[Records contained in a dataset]
++++++++

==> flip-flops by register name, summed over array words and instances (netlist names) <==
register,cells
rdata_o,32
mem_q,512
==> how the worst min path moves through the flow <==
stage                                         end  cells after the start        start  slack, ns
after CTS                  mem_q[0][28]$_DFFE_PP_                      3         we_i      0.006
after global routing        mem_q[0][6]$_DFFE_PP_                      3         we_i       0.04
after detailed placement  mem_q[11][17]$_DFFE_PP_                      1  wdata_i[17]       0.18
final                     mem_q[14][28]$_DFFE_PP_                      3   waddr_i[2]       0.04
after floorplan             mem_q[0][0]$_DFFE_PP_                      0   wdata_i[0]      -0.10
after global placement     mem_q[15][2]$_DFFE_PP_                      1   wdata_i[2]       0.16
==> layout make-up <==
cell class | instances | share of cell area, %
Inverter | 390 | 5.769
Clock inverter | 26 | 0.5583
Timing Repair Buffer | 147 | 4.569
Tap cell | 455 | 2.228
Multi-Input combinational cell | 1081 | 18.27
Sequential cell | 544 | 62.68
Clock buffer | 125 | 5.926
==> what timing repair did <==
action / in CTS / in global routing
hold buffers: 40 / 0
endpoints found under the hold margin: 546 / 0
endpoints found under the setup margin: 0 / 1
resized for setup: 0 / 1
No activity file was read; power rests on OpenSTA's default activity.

++++++++

▸ **WHAT TO PRODUCE**: Your answer must consist only of the lines from the start of the records above through the line with "how the worst", each retyped exactly.

▸ **SOLUTION FOR THIS PROBLEM**:
==> flip-flops by register name, summed over array words and instances (netlist names) <==
register,cells
rdata_o,32
mem_q,512
==> how the worst min path moves through the flow <==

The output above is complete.